You’re playing a loose opponent who plays any two suited cards. Loose players who like a hand like 7-2 suited also tend to play hands like Q-9 offsuit, A-4 offsuit, 9-8 offsuit, and so on. For the sake of argument, let’s say this player will play about half of all possible hands.
There are 1,326 total possible hold ’em hands. A flop removes three possible cards, which removes from consideration all the hands that would have included one of the flopped cards (you can’t, say, hold A♠K♥ pre-flop if the K♥ is on the flop).
This leaves 1,176 total possible hold ’em hands post-flop. Our opponent plays half of these, so about 588 hands. Let’s ballpark it at 600.
When the flop comes three of a suit, there are 45 possible flushes. This number never changes. With three same-suited cards on the flop, there are exactly ten left in the deck.

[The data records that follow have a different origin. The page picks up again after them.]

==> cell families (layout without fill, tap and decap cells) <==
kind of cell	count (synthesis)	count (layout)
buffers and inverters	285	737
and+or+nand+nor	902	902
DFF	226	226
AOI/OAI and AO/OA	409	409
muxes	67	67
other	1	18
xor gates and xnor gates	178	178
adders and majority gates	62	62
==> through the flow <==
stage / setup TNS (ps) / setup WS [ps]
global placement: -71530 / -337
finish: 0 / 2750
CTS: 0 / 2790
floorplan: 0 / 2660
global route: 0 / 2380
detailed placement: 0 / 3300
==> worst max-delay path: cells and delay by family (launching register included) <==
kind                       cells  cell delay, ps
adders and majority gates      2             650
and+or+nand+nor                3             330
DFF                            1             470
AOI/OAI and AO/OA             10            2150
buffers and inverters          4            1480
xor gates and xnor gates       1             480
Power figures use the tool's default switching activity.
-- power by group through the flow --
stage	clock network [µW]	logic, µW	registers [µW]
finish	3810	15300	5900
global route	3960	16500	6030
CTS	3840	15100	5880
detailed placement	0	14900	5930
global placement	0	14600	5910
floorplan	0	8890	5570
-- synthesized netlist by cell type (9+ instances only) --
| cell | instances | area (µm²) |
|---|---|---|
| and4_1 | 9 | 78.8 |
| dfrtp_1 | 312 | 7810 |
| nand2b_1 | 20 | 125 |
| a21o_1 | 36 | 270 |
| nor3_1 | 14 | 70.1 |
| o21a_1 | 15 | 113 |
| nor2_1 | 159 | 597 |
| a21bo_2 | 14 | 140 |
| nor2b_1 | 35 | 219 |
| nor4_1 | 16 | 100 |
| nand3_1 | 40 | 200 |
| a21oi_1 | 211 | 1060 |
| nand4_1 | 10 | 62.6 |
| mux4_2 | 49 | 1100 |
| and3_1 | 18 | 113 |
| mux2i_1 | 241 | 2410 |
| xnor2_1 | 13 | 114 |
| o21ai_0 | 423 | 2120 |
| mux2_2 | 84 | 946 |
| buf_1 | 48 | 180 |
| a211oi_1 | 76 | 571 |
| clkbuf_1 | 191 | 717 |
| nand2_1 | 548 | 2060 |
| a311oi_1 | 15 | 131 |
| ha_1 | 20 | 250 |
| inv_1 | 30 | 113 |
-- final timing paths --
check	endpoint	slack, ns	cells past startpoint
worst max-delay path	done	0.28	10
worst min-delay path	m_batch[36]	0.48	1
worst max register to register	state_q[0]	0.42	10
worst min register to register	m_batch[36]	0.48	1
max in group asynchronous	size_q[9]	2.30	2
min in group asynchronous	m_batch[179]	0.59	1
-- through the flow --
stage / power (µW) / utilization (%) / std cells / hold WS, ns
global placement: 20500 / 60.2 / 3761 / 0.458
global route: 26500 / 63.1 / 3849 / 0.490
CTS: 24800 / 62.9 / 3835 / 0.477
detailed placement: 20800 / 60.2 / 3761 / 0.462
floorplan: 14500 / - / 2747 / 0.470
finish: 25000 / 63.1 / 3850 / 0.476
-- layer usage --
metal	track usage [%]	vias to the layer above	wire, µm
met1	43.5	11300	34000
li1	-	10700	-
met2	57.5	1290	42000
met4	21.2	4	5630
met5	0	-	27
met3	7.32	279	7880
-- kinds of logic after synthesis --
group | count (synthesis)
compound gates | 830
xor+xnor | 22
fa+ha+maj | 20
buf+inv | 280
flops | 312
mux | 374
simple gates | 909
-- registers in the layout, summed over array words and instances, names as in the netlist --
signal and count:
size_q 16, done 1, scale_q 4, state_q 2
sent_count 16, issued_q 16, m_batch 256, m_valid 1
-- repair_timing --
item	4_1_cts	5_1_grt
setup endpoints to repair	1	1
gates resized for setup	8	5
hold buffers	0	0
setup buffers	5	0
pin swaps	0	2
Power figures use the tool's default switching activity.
--- config.mk ---
export PLATFORM = sky130hd
export DESIGN_NAME = mem_wb_stage
export DESIGN_NICKNAME = d
export VERILOG_FILES = /design/src/rtl/mem_wb_stage.sv
export SDC_FILE = /design/constraint.sdc
export NUM_CORES = 1
export LEC_CHECK = 0
export ABC_AREA = 0
export ABC_CLOCK_PERIOD_IN_PS = 3160
export BUFFER_PORTS_ARGS = -buffer_cell sky130_fd_sc_hd__buf_4
export CAP_MARGIN = 20
export CELL_PAD_IN_SITES_DETAIL_PLACEMENT = 1
export CELL_PAD_IN_SITES_GLOBAL_PLACEMENT = 1
export CORE_UTILIZATION = 31
export DETAILED_ROUTE_END_ITERATION = 8
export PLACE_DENSITY = 0.79
export SYNTH_ARGS = -nofsm -noshare
export SYNTH_HDL_FRONTEND = slang
export SYNTH_SLANG_ARGS = --single-unit
--- constraint.sdc ---
create_clock -name clk -period 3.16 [get_ports clk]
set_clock_uncertainty 0.1 [all_clocks]
set_input_delay 0.79 -clock clk [delete_from_list [all_inputs] [get_ports clk]]
set_output_delay 0.79 -clock clk [all_outputs]
set_load 0.02 [all_outputs]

So of these 600 hands your opponent is playing, only 45 of them are flopped flushes. Therefore, this player playing any two suited cards will flop a flush on a three-flush board just 7.5 percent of the time.
That’s not that scary, is it? It shouldn’t be. The math doesn’t change a ton for tighter players either. When players are tight, they play fewer hands overall, but they also will have folded some of the flush combinations pre-flop. In the end, they’ll flop a flush only a small percentage of the time as well.
Although flushes are hard to flop, many players have an outsized fear of them because a flush is an obvious threat.
This misunderstanding about the frequency of flopped flushes often means you can aggressively play monochrome boards to steal more than your share of pots.